Il dato moderatamente positivo, tuttavia, è il risultato di andamenti compositi nei diversi comparti:
positivo, sopra il 4%, nel residenziale e commerciale, ancora negativo negli altri comparti. In secondo luogo, non bisogna però trascurare che, come già illustrato nella precedente nota trimestrale, quanto riscontrato dipende in parte dagli effetti che ha avuto sul mercato l’entrata in vigore, il 1° gennaio 2014, del nuovo regime delle imposte di registro, ipotecaria e catastale applicabile agli atti di trasferimento a titolo oneroso di diritti reali immobiliari.
A partire da tale data, infatti, per la generalità dei trasferimenti immobiliari, la nuova disciplina risulta normalmente più vantaggiosa e deve avere, per questo, indotto gli acquirenti a traslare la stipula degli atti di compravendita al 2014, con l’effetto di far risultare più depresso l’andamento dell’ultimo trimestre del 2013 e, per contro, più positivo l’andamento di questo I trimestre 2014.

Fermo restando quanto già accennato sulla nuova disciplina fiscale sugli atti di trasferimento, che ha fatto rimbalzare parte delle compravendite del IV trimestre 2013 ai primi mesi del 2014, nel proseguo si presentano i dati del I trimestre 2014 al lordo di tale effetto.

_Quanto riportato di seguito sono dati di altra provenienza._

--- config.mk ---
export PLATFORM = sky130hd
export DESIGN_NAME = rce_mul
export DESIGN_NICKNAME = d
export VERILOG_FILES = /design/src/hdl/rce_pkg.sv /design/src/hdl/rce_mul.sv
export SDC_FILE = /design/constraint.sdc
export NUM_CORES = 1
export LEC_CHECK = 0
export ABC_AREA = 1
export BUFFER_PORTS_ARGS = -buffer_cell sky130_fd_sc_hd__buf_2
export CAP_MARGIN = 20
export CORE_ASPECT_RATIO = 1.5
export CORE_MARGIN = 2
export CORE_UTILIZATION = 49
export DETAILED_ROUTE_END_ITERATION = 10
export GPL_ROUTABILITY_DRIVEN = 0
export PLACE_DENSITY = 0.69
export SETUP_SLACK_MARGIN = 0.3
export SLEW_MARGIN = 25
export SYNTH_ARGS = -nofsm -noshare
export SYNTH_HDL_FRONTEND = slang
export SYNTH_SLANG_ARGS = --single-unit
--- constraint.sdc ---
create_clock -name clk -period 6.2 [get_ports clk]
set_input_delay 0.62 -clock clk [delete_from_list [all_inputs] [get_ports clk]]
set_output_delay 0.62 -clock clk [all_outputs]
set_load 0.1 [all_outputs]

Risultano quindi prossimi ad arrestare le perdite le pertinenze (cantine, box e posti auto), per la maggior parte riconducibili all'uso residenziale, e il settore produttivo (capannoni e industrie).
Va comunque evidenziato che il rialzo delle compravendite di abitazioni nel I trimestre del 2014 è il risultato di una buona performance delle aree del Nord (+4,7%) e soprattutto del Centro (+10,5%). Al Sud si registra ancora un calo tendenziale, -1,6%, ma con intensità decisamente ridotta rispetto ai valori dei trimestri del 2012 e 2013.